PROMPT: Below you will find a set of lines. Repeat them all exactly.

Saved entries
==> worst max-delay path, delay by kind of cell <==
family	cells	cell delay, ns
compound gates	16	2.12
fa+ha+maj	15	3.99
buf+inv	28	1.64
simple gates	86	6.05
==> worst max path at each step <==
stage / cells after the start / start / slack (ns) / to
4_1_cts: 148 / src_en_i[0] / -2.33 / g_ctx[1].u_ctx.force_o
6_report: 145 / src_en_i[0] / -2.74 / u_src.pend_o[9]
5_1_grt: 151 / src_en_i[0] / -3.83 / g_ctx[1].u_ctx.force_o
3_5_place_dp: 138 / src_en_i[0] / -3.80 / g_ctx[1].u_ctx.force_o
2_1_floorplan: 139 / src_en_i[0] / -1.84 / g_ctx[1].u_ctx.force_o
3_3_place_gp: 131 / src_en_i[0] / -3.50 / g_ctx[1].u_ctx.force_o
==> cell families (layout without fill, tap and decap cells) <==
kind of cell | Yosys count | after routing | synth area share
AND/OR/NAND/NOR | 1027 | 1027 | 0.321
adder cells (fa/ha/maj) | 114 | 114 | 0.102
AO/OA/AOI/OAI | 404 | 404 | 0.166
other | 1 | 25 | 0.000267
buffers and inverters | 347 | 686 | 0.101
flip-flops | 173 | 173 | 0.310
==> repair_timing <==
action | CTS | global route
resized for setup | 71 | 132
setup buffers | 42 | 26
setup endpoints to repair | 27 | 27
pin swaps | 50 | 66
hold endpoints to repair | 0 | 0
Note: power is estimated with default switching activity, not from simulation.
--- config.mk ---
export PLATFORM = sky130hd
export DESIGN_NAME = rtc_status_regs
export DESIGN_NICKNAME = d
export VERILOG_FILES = /design/src/rtl/rtc_stat_pkg.sv /design/src/rtl/rtc_rate_divider.sv /design/src/rtl/rtc_second_timer.sv /design/src/rtl/rtc_irq_flags.sv /design/src/rtl/rtc_status_regs.sv
export SDC_FILE = /design/constraint.sdc
export NUM_CORES = 1
export LEC_CHECK = 0
export BUFFER_PORTS_ARGS = -buffer_cell sky130_fd_sc_hd__buf_2
export CAP_MARGIN = 20
export CORE_UTILIZATION = 65
export CTS_CLUSTER_DIAMETER = 80
export DETAILED_ROUTE_END_ITERATION = 8
export PLACE_DENSITY = 0.82
export RECOVER_POWER = 50
export SLEW_MARGIN = 20
export SYNTH_ARGS = -nofsm -noshare
export SYNTH_HDL_FRONTEND = slang
export SYNTH_HIERARCHICAL = 1
export SYNTH_SLANG_ARGS = --single-unit
--- constraint.sdc ---
create_clock -name clk -period 5.2 [get_ports clk]
set_input_delay 0.52 -clock clk [delete_from_list [all_inputs] [get_ports clk]]
set_output_delay 0.52 -clock clk [all_outputs]
set_load 0.01 [all_outputs]
--- src/rtl/rtc_stat_pkg.sv ---
package rtc_stat_pkg;
   localparam logic [6:0] IDX_A = 7'h0A;
   localparam logic [6:0] IDX_B = 7'h0B;
   localparam logic [6:0] IDX_C = 7'h0C;
   localparam logic [6:0] IDX_D = 7'h0D;
   localparam logic [2:0] DIV_RUN = 3'b010;
   localparam int unsigned MAX_TAP = 14;

   // Low codes alias to slower taps; others map straight through.
   function automatic logic [3:0] eff_rate(input logic [3:0] code);
      case (code)
         4'd1:    eff_rate = 4'd8;
         4'd2:    eff_rate = 4'd9;
         default: eff_rate = code;
      endcase
   endfunction
endpackage
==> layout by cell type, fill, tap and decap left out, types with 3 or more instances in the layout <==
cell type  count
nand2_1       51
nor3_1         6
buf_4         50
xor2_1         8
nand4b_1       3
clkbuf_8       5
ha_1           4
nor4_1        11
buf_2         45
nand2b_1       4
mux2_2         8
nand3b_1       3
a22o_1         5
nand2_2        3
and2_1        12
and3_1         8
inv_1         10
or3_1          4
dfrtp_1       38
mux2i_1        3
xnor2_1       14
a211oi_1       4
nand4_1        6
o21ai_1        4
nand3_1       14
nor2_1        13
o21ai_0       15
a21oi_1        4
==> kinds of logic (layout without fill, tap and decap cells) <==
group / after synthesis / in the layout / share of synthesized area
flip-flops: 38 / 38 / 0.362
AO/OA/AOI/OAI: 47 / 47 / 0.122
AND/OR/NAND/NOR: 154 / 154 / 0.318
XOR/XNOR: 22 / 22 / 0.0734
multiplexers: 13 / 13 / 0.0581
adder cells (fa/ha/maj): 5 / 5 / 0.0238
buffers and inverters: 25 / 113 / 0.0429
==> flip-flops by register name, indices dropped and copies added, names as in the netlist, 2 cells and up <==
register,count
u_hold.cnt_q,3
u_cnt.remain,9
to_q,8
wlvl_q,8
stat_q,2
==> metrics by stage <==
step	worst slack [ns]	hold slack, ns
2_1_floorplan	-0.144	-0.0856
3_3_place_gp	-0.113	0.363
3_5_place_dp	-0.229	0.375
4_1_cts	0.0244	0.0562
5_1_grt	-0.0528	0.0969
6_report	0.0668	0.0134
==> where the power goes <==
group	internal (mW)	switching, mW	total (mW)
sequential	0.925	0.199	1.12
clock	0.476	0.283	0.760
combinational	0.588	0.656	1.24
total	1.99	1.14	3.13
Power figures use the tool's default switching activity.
[src/rtl/dlq_pkg.sv]
package dlq_pkg;

  typedef enum logic [2:0] {
    RSP_IDLE,
    RSP_WAIT,
    RSP_HIT,
    RSP_ADDR_BAD,
    RSP_PAR_BAD
  } rsp_e;

  // distance between two ring positions that carry one extra wrap bit
  function automatic logic [31:0] ring_occ(input logic [31:0] wr_pos,
                                           input logic [31:0] rd_pos,
                                           input int unsigned cw);
    logic [31:0] mask;
    mask = (32'd1 << cw) - 32'd1;
    return (wr_pos - rd_pos) & mask;
  endfunction

endpackage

RESPONSE AREA:
==> worst max-delay path, delay by kind of cell <==
family	cells	cell delay, ns
compound gates	16	2.12
fa+ha+maj	15	3.99
buf+inv	28	1.64
simple gates	86	6.05
==> worst max path at each step <==
stage / cells after the start / start / slack (ns) / to
4_1_cts: 148 / src_en_i[0] / -2.33 / g_ctx[1].u_ctx.force_o
6_report: 145 / src_en_i[0] / -2.74 / u_src.pend_o[9]
5_1_grt: 151 / src_en_i[0] / -3.83 / g_ctx[1].u_ctx.force_o
3_5_place_dp: 138 / src_en_i[0] / -3.80 / g_ctx[1].u_ctx.force_o
2_1_floorplan: 139 / src_en_i[0] / -1.84 / g_ctx[1].u_ctx.force_o
3_3_place_gp: 131 / src_en_i[0] / -3.50 / g_ctx[1].u_ctx.force_o
==> cell families (layout without fill, tap and decap cells) <==
kind of cell | Yosys count | after routing | synth area share
AND/OR/NAND/NOR | 1027 | 1027 | 0.321
adder cells (fa/ha/maj) | 114 | 114 | 0.102
AO/OA/AOI/OAI | 404 | 404 | 0.166
other | 1 | 25 | 0.000267
buffers and inverters | 347 | 686 | 0.101
flip-flops | 173 | 173 | 0.310
==> repair_timing <==
action | CTS | global route
resized for setup | 71 | 132
setup buffers | 42 | 26
setup endpoints to repair | 27 | 27
pin swaps | 50 | 66
hold endpoints to repair | 0 | 0
Note: power is estimated with default switching activity, not from simulation.
--- config.mk ---
export PLATFORM = sky130hd
export DESIGN_NAME = rtc_status_regs
export DESIGN_NICKNAME = d
export VERILOG_FILES = /design/src/rtl/rtc_stat_pkg.sv /design/src/rtl/rtc_rate_divider.sv /design/src/rtl/rtc_second_timer.sv /design/src/rtl/rtc_irq_flags.sv /design/src/rtl/rtc_status_regs.sv
export SDC_FILE = /design/constraint.sdc
export NUM_CORES = 1
export LEC_CHECK = 0
export BUFFER_PORTS_ARGS = -buffer_cell sky130_fd_sc_hd__buf_2
export CAP_MARGIN = 20
export CORE_UTILIZATION = 65
export CTS_CLUSTER_DIAMETER = 80
export DETAILED_ROUTE_END_ITERATION = 8
export PLACE_DENSITY = 0.82
export RECOVER_POWER = 50
export SLEW_MARGIN = 20
export SYNTH_ARGS = -nofsm -noshare
export SYNTH_HDL_FRONTEND = slang
export SYNTH_HIERARCHICAL = 1
export SYNTH_SLANG_ARGS = --single-unit
--- constraint.sdc ---
create_clock -name clk -period 5.2 [get_ports clk]
set_input_delay 0.52 -clock clk [delete_from_list [all_inputs] [get_ports clk]]
set_output_delay 0.52 -clock clk [all_outputs]
set_load 0.01 [all_outputs]
--- src/rtl/rtc_stat_pkg.sv ---
package rtc_stat_pkg;
   localparam logic [6:0] IDX_A = 7'h0A;
   localparam logic [6:0] IDX_B = 7'h0B;
   localparam logic [6:0] IDX_C = 7'h0C;
   localparam logic [6:0] IDX_D = 7'h0D;
   localparam logic [2:0] DIV_RUN = 3'b010;
   localparam int unsigned MAX_TAP = 14;

   // Low codes alias to slower taps; others map straight through.
   function automatic logic [3:0] eff_rate(input logic [3:0] code);
      case (code)
         4'd1:    eff_rate = 4'd8;
         4'd2:    eff_rate = 4'd9;
         default: eff_rate = code;
      endcase
   endfunction
endpackage
==> layout by cell type, fill, tap and decap left out, types with 3 or more instances in the layout <==
cell type  count
nand2_1       51
nor3_1         6
buf_4         50
xor2_1         8
nand4b_1       3
clkbuf_8       5
ha_1           4
nor4_1        11
buf_2         45
nand2b_1       4
mux2_2         8
nand3b_1       3
a22o_1         5
nand2_2        3
and2_1        12
and3_1         8
inv_1         10
or3_1          4
dfrtp_1       38
mux2i_1        3
xnor2_1       14
a211oi_1       4
nand4_1        6
o21ai_1        4
nand3_1       14
nor2_1        13
o21ai_0       15
a21oi_1        4
==> kinds of logic (layout without fill, tap and decap cells) <==
group / after synthesis / in the layout / share of synthesized area
flip-flops: 38 / 38 / 0.362
AO/OA/AOI/OAI: 47 / 47 / 0.122
AND/OR/NAND/NOR: 154 / 154 / 0.318
XOR/XNOR: 22 / 22 / 0.0734
multiplexers: 13 / 13 / 0.0581
adder cells (fa/ha/maj): 5 / 5 / 0.0238
buffers and inverters: 25 / 113 / 0.0429
==> flip-flops by register name, indices dropped and copies added, names as in the netlist, 2 cells and up <==
register,count
u_hold.cnt_q,3
u_cnt.remain,9
to_q,8
wlvl_q,8
stat_q,2
==> metrics by stage <==
step	worst slack [ns]	hold slack, ns
2_1_floorplan	-0.144	-0.0856
3_3_place_gp	-0.113	0.363
3_5_place_dp	-0.229	0.375
4_1_cts	0.0244	0.0562
5_1_grt	-0.0528	0.0969
6_report	0.0668	0.0134
==> where the power goes <==
group	internal (mW)	switching, mW	total (mW)
sequential	0.925	0.199	1.12
clock	0.476	0.283	0.760
combinational	0.588	0.656	1.24
total	1.99	1.14	3.13
Power figures use the tool's default switching activity.
[src/rtl/dlq_pkg.sv]
package dlq_pkg;

  typedef enum logic [2:0] {
    RSP_IDLE,
    RSP_WAIT,
    RSP_HIT,
    RSP_ADDR_BAD,
    RSP_PAR_BAD
  } rsp_e;

  // distance between two ring positions that carry one extra wrap bit
  function automatic logic [31:0] ring_occ(input logic [31:0] wr_pos,
                                           input logic [31:0] rd_pos,
                                           input int unsigned cw);
    logic [31:0] mask;
    mask = (32'd1 << cw) - 32'd1;
    return (wr_pos - rd_pos) & mask;
  endfunction

endpackage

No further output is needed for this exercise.